=== EXERCISE DETAILS ===
Could you filter the listing for lines with the word "included" and return them?

##### PROVIDED RECORDS #####

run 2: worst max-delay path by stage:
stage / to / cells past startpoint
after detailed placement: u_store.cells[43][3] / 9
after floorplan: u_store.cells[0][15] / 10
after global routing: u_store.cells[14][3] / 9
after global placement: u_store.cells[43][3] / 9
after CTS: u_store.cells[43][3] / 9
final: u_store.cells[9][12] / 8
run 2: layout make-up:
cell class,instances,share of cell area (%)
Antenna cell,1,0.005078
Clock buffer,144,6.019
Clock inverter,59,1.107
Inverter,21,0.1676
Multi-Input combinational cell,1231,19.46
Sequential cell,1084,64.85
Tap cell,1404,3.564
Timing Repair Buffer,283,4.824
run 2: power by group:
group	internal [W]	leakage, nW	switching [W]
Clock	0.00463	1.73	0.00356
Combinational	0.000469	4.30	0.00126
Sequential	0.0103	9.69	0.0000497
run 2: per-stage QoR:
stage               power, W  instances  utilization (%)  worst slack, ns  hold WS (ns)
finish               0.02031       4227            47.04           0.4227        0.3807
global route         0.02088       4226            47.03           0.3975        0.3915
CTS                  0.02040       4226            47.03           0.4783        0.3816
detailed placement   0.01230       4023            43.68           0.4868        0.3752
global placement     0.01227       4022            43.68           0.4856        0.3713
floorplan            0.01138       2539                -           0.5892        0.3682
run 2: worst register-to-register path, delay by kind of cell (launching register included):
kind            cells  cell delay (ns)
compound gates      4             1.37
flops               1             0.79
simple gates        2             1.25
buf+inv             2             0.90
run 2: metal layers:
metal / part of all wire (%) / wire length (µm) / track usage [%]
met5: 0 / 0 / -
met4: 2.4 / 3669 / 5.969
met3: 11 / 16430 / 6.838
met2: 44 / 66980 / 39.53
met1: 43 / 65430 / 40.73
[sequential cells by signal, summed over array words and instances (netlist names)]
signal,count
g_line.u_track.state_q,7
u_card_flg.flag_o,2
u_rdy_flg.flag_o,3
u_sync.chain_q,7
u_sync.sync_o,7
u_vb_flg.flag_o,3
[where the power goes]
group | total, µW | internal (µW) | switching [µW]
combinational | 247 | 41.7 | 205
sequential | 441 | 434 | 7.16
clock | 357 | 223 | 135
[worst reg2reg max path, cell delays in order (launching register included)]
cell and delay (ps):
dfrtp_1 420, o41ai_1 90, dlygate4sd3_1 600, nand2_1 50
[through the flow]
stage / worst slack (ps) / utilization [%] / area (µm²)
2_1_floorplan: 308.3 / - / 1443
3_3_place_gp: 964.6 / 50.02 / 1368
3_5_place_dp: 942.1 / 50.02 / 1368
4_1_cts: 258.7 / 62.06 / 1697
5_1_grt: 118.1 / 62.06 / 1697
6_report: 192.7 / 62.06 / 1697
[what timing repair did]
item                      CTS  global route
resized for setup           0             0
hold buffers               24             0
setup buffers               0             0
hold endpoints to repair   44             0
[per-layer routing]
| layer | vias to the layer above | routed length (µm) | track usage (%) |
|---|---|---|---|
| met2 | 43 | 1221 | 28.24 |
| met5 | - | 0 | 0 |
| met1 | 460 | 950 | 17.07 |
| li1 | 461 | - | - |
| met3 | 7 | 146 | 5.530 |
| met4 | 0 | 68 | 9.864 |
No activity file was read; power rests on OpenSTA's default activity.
==> src/rtl/ifs_pkg.sv <==
package ifs_pkg;
  localparam int unsigned FRAME_SLOTS = 18;
  localparam logic [4:0]  SP_REG      = 5'd2;
  localparam logic [1:0]  PRIV_MACHINE = 2'b11;

  localparam logic [3:0] CAUSE_ILLEGAL = 4'd2;
  localparam logic [3:0] CAUSE_LD_MIS  = 4'd4;
  localparam logic [3:0] CAUSE_LD_ACC  = 4'd5;
  localparam logic [3:0] CAUSE_ST_MIS  = 4'd6;
  localparam logic [3:0] CAUSE_ST_ACC  = 4'd7;

  typedef enum logic [1:0] {S_IDLE, S_ISSUE, S_WAIT, S_FIN} ifs_state_t;
  typedef enum logic [1:0] {SRC_GPR, SRC_CAUSE, SRC_EPC} slot_kind_t;
endpackage

==> src/rtl/ifs_slot_map.sv <==
module ifs_slot_map
  import ifs_pkg::*;
#(
  parameter int unsigned IDXW = 5
) (
  input  logic [IDXW-1:0] slot,
  output slot_kind_t      kind,
  output logic [4:0]      gpr
);
  // slot 0/1 are CSRs; the rest walk x1, x5..x7, x10..x17, x28..x31
  always_comb begin
    int s;
    s    = int'(slot);
    kind = SRC_GPR;
    gpr  = 5'd0;
    if (s == 0)       kind = SRC_CAUSE;
    else if (s == 1)  kind = SRC_EPC;
    else if (s == 2)  gpr  = 5'd1;
    else if (s <= 5)  gpr  = 5'(s + 2);
    else if (s <= 13) gpr  = 5'(s + 4);
    else              gpr  = 5'(s + 14);
  end
endmodule

==> src/rtl/ifs_slot_ctr.sv <==
module ifs_slot_ctr #(
  parameter int unsigned SLOTS = 18,
  localparam int unsigned IDXW = $clog2(SLOTS)
) (
  input  logic            clk,
  input  logic            rst,
  input  logic            load,
  input  logic            down,
  input  logic            step,
  output logic [IDXW-1:0] idx,
  output logic            last
);
  localparam logic [IDXW-1:0] TOP = IDXW'(SLOTS - 1);
  logic dir_down;

  always_ff @(posedge clk) begin
    if (rst) begin
      idx      <= '0;
      dir_down <= 1'b0;
    end else if (load) begin
      idx      <= down ? TOP : '0;
      dir_down <= down;
    end else if (step) begin
      idx <= dir_down ? idx - 1'b1 : idx + 1'b1;
    end
  end

  assign last = dir_down ? (idx == '0) : (idx == TOP);
endmodule

==> src/rtl/ifs_frame_addr.sv <==
module ifs_frame_addr #(
  parameter int unsigned XLEN  = 32,
  parameter int unsigned SLOTS = 18,
  localparam int unsigned IDXW = $clog2(SLOTS),
  localparam int unsigned WB   = XLEN / 8
) (
  input  logic [XLEN-1:0] frame_base,
  input  logic [IDXW-1:0] idx,
  output logic [XLEN-1:0] addr
);
  // slot k lives at base + (SLOTS-1-k) words: slot 0 sits highest
  logic [XLEN-1:0] word_off;
  assign word_off = XLEN'(SLOTS - 1) - XLEN'(idx);
  assign addr     = frame_base + word_off * XLEN'(WB);
endmodule

==> src/rtl/irq_ctx_seq.sv <==
module irq_ctx_seq
  import ifs_pkg::*;
#(
  parameter int unsigned XLEN = 32
) (
  input  logic            clk,
  input  logic            rst,
  input  logic            cmd_valid,
  input  logic            cmd_pop,
  input  logic [1:0]      cmd_priv,
  output logic [4:0]      rf_raddr,
  input  logic [XLEN-1:0] rf_rdata,
  output logic            rf_we,
  output logic [4:0]      rf_waddr,
  output logic [XLEN-1:0] rf_wdata,
  input  logic [XLEN-1:0] cause_in,
  input  logic [XLEN-1:0] epc_in,
  output logic            csr_we_cause,
  output logic            csr_we_epc,
  output logic [XLEN-1:0] csr_wdata,
  output logic            mem_req,
  output logic            mem_we,
  output logic [XLEN-1:0] mem_addr,
  output logic [XLEN-1:0] mem_wdata,
  input  logic            mem_rsp,
  input  logic            mem_err,
  input  logic [XLEN-1:0] mem_rdata,
  output logic            done,
  output logic            exc,
  output logic [3:0]      exc_cause,
  output logic            ret,
  output logic [XLEN-1:0] ret_pc
);
  localparam int unsigned WB          = XLEN / 8;
  localparam int unsigned ALIGN       = $clog2(WB);
  localparam int unsigned IDXW        = $clog2(FRAME_SLOTS);
  localparam logic [XLEN-1:0] FRAME_BYTES = XLEN'(FRAME_SLOTS * WB);

  ifs_state_t      state;
  logic            pop_q;
  logic [XLEN-1:0] frame_base;
  logic [XLEN-1:0] ret_pc_q;
  logic [IDXW-1:0] idx;
  logic            idx_last;
  slot_kind_t      kind;
  logic [4:0]      slot_gpr;
  logic [XLEN-1:0] slot_addr;
  logic            cmd_legal, sp_aligned, start, step;

  assign cmd_legal  = (cmd_priv == PRIV_MACHINE);
  assign sp_aligned = (rf_rdata[ALIGN-1:0] == '0);
  assign start      = (state == S_IDLE) && cmd_valid && cmd_legal && sp_aligned;
  assign step       = (state == S_WAIT) && mem_rsp && !mem_err;

  ifs_slot_ctr #(.SLOTS(FRAME_SLOTS)) u_ctr (
    .clk(clk), .rst(rst), .load(start), .down(cmd_pop), .step(step),
    .idx(idx), .last(idx_last)
  );

  ifs_slot_map #(.IDXW(IDXW)) u_map (
    .slot(idx), .kind(kind), .gpr(slot_gpr)
  );

  ifs_frame_addr #(.XLEN(XLEN), .SLOTS(FRAME_SLOTS)) u_addr (
    .frame_base(frame_base), .idx(idx), .addr(slot_addr)
  );

  // idle reads the stack pointer, otherwise the register of the current slot
  assign rf_raddr = (state == S_IDLE) ? SP_REG : slot_gpr;
  assign ret_pc   = ret_pc_q;

  always_ff @(posedge clk) begin
    if (rst) begin
      state        <= S_IDLE;
      pop_q        <= 1'b0;
      frame_base   <= '0;
      ret_pc_q     <= '0;
      rf_we        <= 1'b0;
      rf_waddr     <= '0;
      rf_wdata     <= '0;
      csr_we_cause <= 1'b0;
      csr_we_epc   <= 1'b0;
      csr_wdata    <= '0;
      mem_req      <= 1'b0;
      mem_we       <= 1'b0;
      mem_addr     <= '0;
      mem_wdata    <= '0;
      done         <= 1'b0;
      exc          <= 1'b0;
      exc_cause    <= '0;
      ret          <= 1'b0;
    end else begin
      done         <= 1'b0;
      exc          <= 1'b0;
      ret          <= 1'b0;
      rf_we        <= 1'b0;
      csr_we_cause <= 1'b0;
      csr_we_epc   <= 1'b0;
      unique case (state)
        S_IDLE: begin
          if (cmd_valid) begin
            if (!cmd_legal) begin
              exc       <= 1'b1;
              exc_cause <= CAUSE_ILLEGAL;
            end else if (!sp_aligned) begin
              exc       <= 1'b1;
              exc_cause <= cmd_pop ? CAUSE_LD_MIS : CAUSE_ST_MIS;
            end else begin
              pop_q      <= cmd_pop;
              frame_base <= cmd_pop ? rf_rdata : rf_rdata - FRAME_BYTES;
              state      <= S_ISSUE;
            end
          end
        end
        S_ISSUE: begin
          mem_req  <= 1'b1;
          mem_we   <= !pop_q;
          mem_addr <= slot_addr;
          unique case (kind)
            SRC_CAUSE: mem_wdata <= cause_in;
            SRC_EPC:   mem_wdata <= epc_in;
            default:   mem_wdata <= rf_rdata;
          endcase
          state <= S_WAIT;
        end
        S_WAIT: begin
          if (mem_rsp) begin
            mem_req <= 1'b0;
            if (mem_err) begin
              exc       <= 1'b1;
              exc_cause <= pop_q ? CAUSE_LD_ACC : CAUSE_ST_ACC;
              state     <= S_IDLE;
            end else begin
              if (pop_q) begin
                unique case (kind)
                  SRC_CAUSE: begin
                    csr_we_cause <= 1'b1;
                    csr_wdata    <= mem_rdata;
                  end
                  SRC_EPC: begin
                    csr_we_epc <= 1'b1;
                    csr_wdata  <= mem_rdata;
                    ret_pc_q   <= mem_rdata;
                  end
                  default: begin
                    rf_we    <= 1'b1;
                    rf_waddr <= slot_gpr;
                    rf_wdata <= mem_rdata;
                  end
                endcase
              end
              state <= idx_last ? S_FIN : S_ISSUE;
            end
          end
        end
        S_FIN: begin
          done     <= 1'b1;
          ret      <= pop_q;
          rf_we    <= 1'b1;
          rf_waddr <= SP_REG;
          rf_wdata <= pop_q ? frame_base + FRAME_BYTES : frame_base;
          state    <= S_IDLE;
        end
        default: state <= S_IDLE;
      endcase
    end
  end

  assert_illegal_priv_R1: assert property (@(posedge clk) disable iff (rst)
    (state == S_IDLE && cmd_valid && cmd_priv != PRIV_MACHINE)
      |=> (exc && exc_cause == CAUSE_ILLEGAL && !mem_req));

  assert_word_aligned_R2: assert property (@(posedge clk) disable iff (rst)
    mem_req |-> (mem_addr[ALIGN-1:0] == '0));

  assert_sp_write_at_done_R5: assert property (@(posedge clk) disable iff (rst)
    (rf_we && rf_waddr == SP_REG) |-> done);

  assert_ret_with_done_R6: assert property (@(posedge clk) disable iff (rst)
    ret |-> done);

  assert_fault_quiet_R7: assert property (@(posedge clk) disable iff (rst)
    exc |-> (!mem_req && !done));

  assert_req_hold_R8: assert property (@(posedge clk) disable iff (rst)
    (mem_req && !mem_rsp) |=> (mem_req && $stable(mem_addr) && $stable(mem_wdata) && $stable(mem_we)));

  assert_req_drop_R8: assert property (@(posedge clk) disable iff (rst)
    (mem_req && mem_rsp) |=> !mem_req);

  assert_done_exc_excl_R10: assert property (@(posedge clk) disable iff (rst)
    !(done && exc));

  assert_done_pulse_R10: assert property (@(posedge clk) disable iff (rst)
    done |=> !done);

  assert_exc_pulse_R10: assert property (@(posedge clk) disable iff (rst)
    exc |=> !exc);
endmodule

==> config.mk <==
export PLATFORM = sky130hd
export DESIGN_NAME = irq_ctx_seq
export DESIGN_NICKNAME = d
export VERILOG_FILES = /design/src/rtl/ifs_pkg.sv /design/src/rtl/ifs_slot_map.sv /design/src/rtl/ifs_slot_ctr.sv /design/src/rtl/ifs_frame_addr.sv /design/src/rtl/irq_ctx_seq.sv
export SDC_FILE = /design/constraint.sdc
export NUM_CORES = 1
export LEC_CHECK = 0
export ABC_AREA = 0
export BUFFER_PORTS_ARGS = -buffer_cell sky130_fd_sc_hd__buf_2
export CORE_UTILIZATION = 29
export DETAILED_ROUTE_END_ITERATION = 12
export PLACE_DENSITY = 0.59
export SLEW_MARGIN = 20
export SYNTH_ARGS = -nofsm -noshare
export SYNTH_HDL_FRONTEND = slang
export SYNTH_SLANG_ARGS = --single-unit
export TNS_END_PERCENT = 1
==> constraint.sdc <==
create_clock -name clk -period 7.6 [get_ports clk]
set_clock_uncertainty 0.05 [all_clocks]
set_input_delay 0.38 -clock clk [delete_from_list [all_inputs] [get_ports clk]]
set_output_delay 0.38 -clock clk [all_outputs]
set_load 0.02 [all_outputs]
==> flow_metrics.env <==
export IMPL_nNetsFinal=1905
export IMPL_ys_dominant_reg_cell="dfxtp_1"
export IMPL_dieHeight_um=201
export IMPL_synth_top_area_share_pct=37.7
export IMPL_synth_edf_count=0
export IMPL_clkTransAtPathRegs_ns=0.07
export IMPL_tightest_slew_ns=1.02
export IMPL_syn_avg_cell_area_sq_um=7.62
export IMPL_clk_latency_ns=0.53
export IMPL_hold_end="ret_pc[8]"
export IMPL_drv_slew=0
export IMPL_endpoint_kind="flop"
export IMPL_cts_tree="built"
export IMPL_routedWlPerCell_um=18.6
export IMPL_drc=0
export IMPL_fillCellCount=4178
export IMPL_synth_most_common_cell="nand2_1"
export IMPL_holdCritPathClass="in -> reg"
export IMPL_syn_area_sq_mm=0.0115
export IMPL_power_switching_uw=644
export IMPL_min_delay_start="mem_rdata[8]"
export IMPL_power_frac_comb_pct=6.7
export IMPL_crit_chain="buf_4, clkinv_1, ha_1, fa_1, a211o_1, a21oi_1, o211ai_1, and3_1, or3_1, a32o_1"
export IMPL_grt_pass1_wl_mm=65.6
export IMPL_post_route_period_util_pct=53.4
export IMPL_io_buffers=316
export IMPL_ctsRootBufferMaster="clkbuf_16"
export IMPL_gr_usage_met1_pct=28.5
export IMPL_finalSetupViolations=0
export IMPL_grt_max_degree=78
export IMPL_yosysTopAreaCell="dfxtp_1"
export IMPL_antenna_found_initial=0
export IMPL_via_per_inst=5.20
export IMPL_drv_cap=0
export IMPL_slew_headroom_pct=32.1
export IMPL_reg2reg_slack_ns=3.54
export IMPL_seq_area_frac_synth_pct=37.7
export IMPL_cp_top_family="compound AO/OA/AOI/OAI gates"
export IMPL_synthesis_nets=1669
export IMPL_seqPwrFrac_pct=42.8
export IMPL_ff2ff_path_depth=10
export IMPL_vdd_drop_max_mv=0.159
export IMPL_ios=318
export IMPL_r2r_end="mem_addr[18]"
export IMPL_p_per_area_mw_per_mm2=188
export IMPL_path_buf_inv=2
export IMPL_critPathLaunchType="flop"
export IMPL_swShare_pct=23.8
export IMPL_cts_resized=0
export IMPL_postCtsSetupBuffers=0
export IMPL_use_met2_pct=31.6
export IMPL_clock_path_buffers=3
export IMPL_ctsHoldBuffers=0
export IMPL_drive_gt1_share_pct=22.8
export IMPL_hold_viol=0
export IMPL_required_ns=7.98
export IMPL_die_x_um=201
export IMPL_num_rows=72
export IMPL_core_area_sq_mm=0.0389
export IMPL_syn_to_final_growth_pct=24.8
export IMPL_power_leakage_nw=5.66
export IMPL_cts_buffers=26
export IMPL_multi_input_area_sq_mm=0.00668
export IMPL_diodes=0
export IMPL_async_flop_share_pct=0
export IMPL_fin_crit_ns=4.06
export IMPL_syn_inst=1514
export IMPL_ys_ff_latch=217
export IMPL_wl_mm=42.6
export IMPL_setup_tns_ns=0
export IMPL_crit_cells=10
export IMPL_start_util_pct=29.6
export IMPL_top_usage_layer="met2"
export IMPL_ys_top_cells_by_count="305 x nand2_1, 217 x dfxtp_1, 167 x a21oi_1"
export IMPL_ys_warn_count=0
export IMPL_grt_overflow_total=0
export IMPL_cts_sinks=217
export IMPL_drt_pass1_iterations=5
export IMPL_track_usage_pct=20.4
export IMPL_post_dp_hpwl_mm=31.6
export IMPL_rsz0062_at_grt="no"
export IMPL_final_seq_area_sq_mm=0.00435
export IMPL_vias=11900
export IMPL_fp_dieArea_sq_mm=0.0406
export IMPL_clockPowerShare_pct=50.5
export IMPL_max_freq_mhz=246
export IMPL_drt_initial_drc_count=773
export IMPL_place_gp_congestion=0.889
export IMPL_grt_pass1_vias=11100
export IMPL_power_internal_mw=2.06
export IMPL_htree_num_levels=1
export IMPL_ant_nets=0
export IMPL_met3_usage_pct=3.71
export IMPL_synth_cell_types=72
export IMPL_critPathKind="reg -> reg"
export IMPL_yosys_top_cells_area="dfxtp_1 38%, nand2_1 9.9%, a21oi_1 7.2%, xnor2_1 4.4%, nor2_1 3.6%"
export IMPL_reg2reg_from="u_ctr.idx[0]"
export IMPL_fin_hold_ws_ns=0.0655
export IMPL_slowest_delay_ns=0.55
export IMPL_slowest_stage="buf_4"
export IMPL_crit_arrival_ns=4.44
export IMPL_crit_fanout=41
export IMPL_worstHoldPathCells=3
export IMPL_status="complete, no violations"
-- cell families (layout without fill, tap and decap cells) --
logic type      after synthesis  in the layout  synth area share [%]
simple gates                636            636                  25.2
xor+xnor                     72             72                  5.47
buf+inv                     143            398                  4.86
compound gates              385            385                  21.0
mux                          41             41                  3.57
fa+ha+maj                    19             19                  2.19
flops                       217            217                  37.7
other cells                   1              1                0.0325
-- area by class of cell --
cell class                      instances  share of cell area [%]
Clock inverter                         11                    1.14
Clock buffer                           36                    5.42
Sequential cell                       217                    30.2
Tap cell                              518                    4.50
Inverter                               20                   0.522
Timing Repair Buffer                  331                    11.8
Multi-Input combinational cell       1154                    46.4
-- stage by stage --
| stage | util (%) | setup WS (ns) | power [mW] | area [sq um] | instances |
|---|---|---|---|---|---|
| after global placement | 34.5 | 3.67 | 1.36 | 13400 | 2240 |
| after floorplan | - | 3.88 | 1.27 | 11500 | 1514 |
| final | 37.0 | 3.54 | 2.71 | 14400 | 2287 |
| after detailed placement | 34.5 | 3.56 | 1.36 | 13400 | 2240 |
| after global routing | 37.0 | 3.23 | 2.80 | 14400 | 2287 |
| after CTS | 37.0 | 3.55 | 2.74 | 14400 | 2287 |
-- state kept, by name, summed over array words and instances (netlist names) --
signal and cells:
csr_wdata 32, csr_we_cause 1, csr_we_epc 1, done 1, exc 1, exc_cause 3
frame_base 32, mem_addr 32, mem_req 1, mem_wdata 32, mem_we 1, pop_q 1
ret 1, ret_pc 32, rf_waddr 5, rf_wdata 32, rf_we 1, state 2
u_ctr.dir_down 1, u_ctr.idx 5
-- worst max-delay path by stage --
stage,startpoint,to,slack (ns)
2_1_floorplan,u_ctr.idx[3],mem_addr[18],3.88
3_3_place_gp,u_ctr.idx[2],ret_pc[15],3.67
5_1_grt,u_ctr.idx[0],mem_addr[26],3.23
3_5_place_dp,u_ctr.idx[0],mem_addr[18],3.56
6_report,u_ctr.idx[0],mem_addr[18],3.54
4_1_cts,u_ctr.idx[0],mem_addr[18],3.55
-- metal layers --
layer / vias up / part of all wire (%) / wire length [um]
li1: 5836 / - / -
met1: 5503 / 47 / 19800
met2: 484 / 43 / 18300
met3: 60 / 7.5 / 3190
met4: 0 / 2.9 / 1250
met5: - / 0 / 0
-- worst min-delay path: cells and delay by family --
kind / cells / cell delay, ns
AND/OR/NAND/NOR: 1 / 0.05
buffers and inverters: 1 / 0.12
AO/OA/AOI/OAI: 1 / 0.05
-- layout by cell type, fill, tap and decap left out, types with 9 or more instances in the layout --
| cell type | instances |
|---|---|
| nor3_1 | 32 |
| xor2_1 | 14 |
| o211ai_1 | 42 |
| nand4_1 | 22 |
| buf_4 | 15 |
| clkbuf_16 | 27 |
| nor4_1 | 21 |
| o21a_1 | 13 |
| dfxtp_1 | 216 |
| o21ai_0 | 37 |
| nand2_1 | 304 |
| ha_1 | 17 |
| mux2i_1 | 40 |
| inv_1 | 19 |
| a31oi_1 | 17 |
| a21oi_1 | 167 |
| and3_1 | 16 |
| buf_2 | 315 |
| xnor2_1 | 58 |
| nand3_1 | 51 |
| a211oi_1 | 31 |
| or4_1 | 9 |
| nor2_1 | 110 |
| or3_1 | 14 |
-- power groups by stage --
stage	Clock [mW]	Combinational, mW	Sequential [mW]
after floorplan	0	0.0946	1.18
after global placement	0	0.180	1.18
after detailed placement	0	0.181	1.18
after CTS	1.40	0.181	1.16
after global routing	1.44	0.198	1.16
final	1.37	0.182	1.16
Power figures use the tool's default switching activity.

#####

=== EXERCISE ANSWER ===
run 2: worst register-to-register path, delay by kind of cell (launching register included):
[worst reg2reg max path, cell delays in order (launching register included)]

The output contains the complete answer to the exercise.